The Illicit Antiquities Research Centre (IARC), part of the McDonald Institute at the University of Cambridge, has been awarded the European Archaeological Heritage Prize for 2004.

The award recognises the Institute's 'internationally unique' contribution to European and world heritage protection.

Instituted by the European Association of Archaeologists in 1999, the European Archaeological Heritage Prize is awarded annually for an 'outstanding contribution to the protection and presentation of the European archaeological heritage'.

The IARC was launched in 1997 in response to increasing international concerns about illicit excavations and trade in antiquities.
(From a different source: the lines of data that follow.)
### src/rtl/serial_out_scheduler.sv
// serial_out_scheduler: buffers decoded commands in a small FIFO and routes
// each one, in arrival order, to the serial_out channel named by its select
// field. A start aimed at a channel that is still busy holds the head of the
// queue until that channel reports done (one-shot) or is stopped (repeat).
module serial_out_scheduler #(
    parameter int DATA_BIT   = 32,
    parameter int CH_NUM     = 4,
    parameter int FIFO_DEPTH = 4
) (
    input  logic                           clk,
    input  logic                           rst_n,
    input  logic                           i_cmd_valid,
    input  logic [DATA_BIT-1:0]            i_output_pattern,
    input  logic [DATA_BIT-1:0]            i_freq_pattern,
    input  logic [3:0]                     i_sel_out,
    input  logic                           i_start,
    input  logic                           i_stop,
    input  logic                           i_mode,
    input  logic [CH_NUM-1:0]              i_ch_done_tick,
    output logic [CH_NUM*DATA_BIT-1:0]     o_ch_output_pattern,
    output logic [CH_NUM*DATA_BIT-1:0]     o_ch_freq_pattern,
    output logic [CH_NUM-1:0]              o_ch_mode,
    output logic [CH_NUM-1:0]              o_ch_stop,
    output logic [CH_NUM-1:0]              o_ch_start,
    output logic [CH_NUM-1:0]              o_busy,
    output logic [$clog2(FIFO_DEPTH):0]    o_fifo_count,
    output logic                           o_update_done_tick,
    output logic                           o_drop_tick
);

    localparam int PTR_W = $clog2(FIFO_DEPTH);
    localparam int CNT_W = PTR_W + 1;
    localparam int CH_W  = (CH_NUM > 1) ? $clog2(CH_NUM) : 1;

    // Only validated commands reach the FIFO, so the channel index is stored
    // at its natural width rather than the full 4-bit select.
    typedef struct packed {
        logic [DATA_BIT-1:0] outPat;
        logic [DATA_BIT-1:0] freqPat;
        logic [CH_W-1:0]     ch;
        logic                start;
        logic                stop;
        logic                mode;
    } cmd_t;

    typedef enum logic [1:0] {
        S_IDLE,
        S_CHECK,
        S_ISSUE,
        S_DONE
    } state_t;

    cmd_t                   fifoMem_q [FIFO_DEPTH];
    logic [PTR_W-1:0]       wrPtr_q;
    logic [PTR_W-1:0]       rdPtr_q;
    logic [CNT_W-1:0]       count_q;
    logic                   drop_q;

    state_t                 state_q;
    logic [CH_NUM*DATA_BIT-1:0] outPat_q;
    logic [CH_NUM*DATA_BIT-1:0] freqPat_q;
    logic [CH_NUM-1:0]      mode_q;
    logic [CH_NUM-1:0]      stop_q;
    logic [CH_NUM-1:0]      start_q;
    logic [CH_NUM-1:0]      busy_q;
    logic [CH_NUM-1:0]      busy_d;
    logic                   updateDone_q;

    cmd_t                   head;
    cmd_t                   wrEntry;
    logic                   selValid;
    logic                   pushEn;
    logic                   popEn;
    logic                   headBusy;

    // Accept a command only when there is room (judged before any pop this
    // cycle) and it names an existing channel; the queue head is read combinationally.
    always_comb begin
        selValid        = ({1'b0, i_sel_out} < 5'(CH_NUM));
        pushEn          = i_cmd_valid && (count_q < CNT_W'(FIFO_DEPTH)) && selValid;
        popEn           = (state_q == S_DONE);
        head            = fifoMem_q[rdPtr_q];
        wrEntry.outPat  = i_output_pattern;
        wrEntry.freqPat = i_freq_pattern;
        wrEntry.ch      = i_sel_out[CH_W-1:0];
        wrEntry.start   = i_start;
        wrEntry.stop    = i_stop;
        wrEntry.mode    = i_mode;
    end

    // Busy status of the channel the head command targets, plus the busy
    // vector after one-shot done ticks have been applied.
    always_comb begin
        headBusy = 1'b0;
        busy_d   = busy_q;
        for (int k = 0; k < CH_NUM; k++) begin
            if (CH_W'(k) == head.ch) begin
                headBusy = busy_q[k];
            end
            if (i_ch_done_tick[k] && !mode_q[k]) begin
                busy_d[k] = 1'b0;
            end
        end
    end

    // Command FIFO storage, pointers, occupancy and the drop flag.
    always_ff @(posedge clk or negedge rst_n) begin
        if (!rst_n) begin
            for (int i = 0; i < FIFO_DEPTH; i++) begin
                fifoMem_q[i] <= '0;
            end
            wrPtr_q <= '0;
            rdPtr_q <= '0;
            count_q <= '0;
            drop_q  <= 1'b0;
        end else begin
            drop_q <= i_cmd_valid && !pushEn;
            if (pushEn) begin
                fifoMem_q[wrPtr_q] <= wrEntry;
                wrPtr_q            <= wrPtr_q + 1'b1;
            end
            if (popEn) begin
                rdPtr_q <= rdPtr_q + 1'b1;
            end
            case ({pushEn, popEn})
                2'b10:   count_q <= count_q + 1'b1;
                2'b01:   count_q <= count_q - 1'b1;
                default: count_q <= count_q;
            endcase
        end
    end

    // Scheduler FSM with the per-channel output registers it drives; an issued
    // start overrides a coincident done tick on the same channel.
    always_ff @(posedge clk or negedge rst_n) begin
        if (!rst_n) begin
            state_q      <= S_IDLE;
            outPat_q     <= '0;
            freqPat_q    <= '0;
            mode_q       <= '0;
            stop_q       <= '0;
            start_q      <= '0;
            busy_q       <= '0;
            updateDone_q <= 1'b0;
        end else begin
            start_q      <= '0;
            updateDone_q <= 1'b0;
            busy_q       <= busy_d;
            case (state_q)
                S_IDLE: begin
                    if (count_q != '0) begin
                        state_q <= S_CHECK;
                    end
                end
                S_CHECK: begin
                    if (!(head.start && !head.stop && headBusy)) begin
                        state_q <= S_ISSUE;
                    end
                end
                S_ISSUE: begin
                    for (int k = 0; k < CH_NUM; k++) begin
                        if (CH_W'(k) == head.ch) begin
                            outPat_q[k*DATA_BIT +: DATA_BIT]  <= head.outPat;
                            freqPat_q[k*DATA_BIT +: DATA_BIT] <= head.freqPat;
                            mode_q[k]                         <= head.mode;
                            if (head.stop) begin
                                stop_q[k] <= 1'b1;
                                busy_q[k] <= 1'b0;
                            end else if (head.start) begin
                                stop_q[k]  <= 1'b0;
                                busy_q[k]  <= 1'b1;
                                start_q[k] <= 1'b1;
                            end
                        end
                    end
                    updateDone_q <= 1'b1;
                    state_q      <= S_DONE;
                end
                S_DONE: begin
                    state_q <= S_IDLE;
                end
                default: begin
                    state_q <= S_IDLE;
                end
            endcase
        end
    end

    assign o_ch_output_pattern = outPat_q;
    assign o_ch_freq_pattern   = freqPat_q;
    assign o_ch_mode           = mode_q;
    assign o_ch_stop           = stop_q;
    assign o_ch_start          = start_q;
    assign o_busy              = busy_q;
    assign o_fifo_count        = count_q;
    assign o_update_done_tick  = updateDone_q;
    assign o_drop_tick         = drop_q;

endmodule
### src/rtl/secded_pkg.sv
// Shared types and constant helpers for the SECDED (extended Hamming) decoder.
package secded_pkg;

    typedef enum logic [1:0] {
        NO_ERR  = 2'b00,
        SGL_ERR = 2'b01,
        DBL_ERR = 2'b10
    } flag_e;

    typedef enum logic [2:0] {
        S_IDLE,
        S_RD,
        S_RD_LAST,
        S_DEC,
        S_WR,
        S_DONE
    } state_e;

    // Smallest r with 2^r >= data_w + r + 1.
    function automatic int par_width(int data_w);
        int r;
        r = 0;
        while ((1 << r) < (data_w + r + 1)) r++;
        return r;
    endfunction

    // Hamming parity bits plus the overall parity bit at position 0.
    function automatic int cw_width(int data_w);
        return data_w + par_width(data_w) + 1;
    endfunction

    function automatic bit is_pow2(int pos);
        return (pos > 0) && ((pos & (pos - 1)) == 0);
    endfunction

endpackage

### src/rtl/secded_core.sv
// Combinational SECDED decode of one codeword into {flag, corrected data}.
module secded_core
    import secded_pkg::*;
#(
    parameter int DATA_W = 11
) (
    input  logic [cw_width(DATA_W)-1:0] cw,
    output flag_e                       flag,
    output logic [DATA_W-1:0]           data
);

    localparam int CW = cw_width(DATA_W);
    localparam int SW = par_width(DATA_W);

    // Position of data bit j: the j-th non-power-of-two position above 0.
    function automatic int data_pos(int j);
        int pos;
        int cnt;
        pos = 0;
        cnt = 0;
        for (int p = 1; p < CW; p++) begin
            if (!is_pow2(p)) begin
                if (cnt == j) pos = p;
                cnt++;
            end
        end
        return pos;
    endfunction

    logic [SW-1:0] syn;
    logic          par;
    logic [CW-1:0] fixed;

    always_comb begin
        syn   = '0;
        par   = cw[0];
        fixed = cw;
        flag  = NO_ERR;
        for (int i = 1; i < CW; i++) begin
            if (cw[i]) syn = syn ^ SW'(i);
            par = par ^ cw[i];
        end
        // Odd parity means a single error at position syn (syn=0 is p0 itself).
        if (par) begin
            flag       = SGL_ERR;
            fixed[syn] = ~fixed[syn];
        end else if (syn != '0) begin
            flag = DBL_ERR;
        end
    end

    for (genvar j = 0; j < DATA_W; j++) begin : g_data
        assign data[j] = fixed[data_pos(j)];
    end

endmodule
Although a small team, the IARC conducts a wide range of activities, including campaigns, such as the exhibition and publication 'Stealing History'. It has hosted meetings where archaeologists, police, government ministers and lawyers from all over the world meet. From one of these meetings in 1999 a Cambridge Resolution was passed to encourage effective national legislation, and a new International Standing Committee on Traffic in Illicit Antiquities was founded.

The IARC has achieved a major change of attitude among museums and politicians, highlighted by the UK's ratification after 30 years of the 1970 UNESCO Convention on the Means of Prohibiting and Preventing the Illicit Import, Export and Transfer of Ownership of Cultural Property.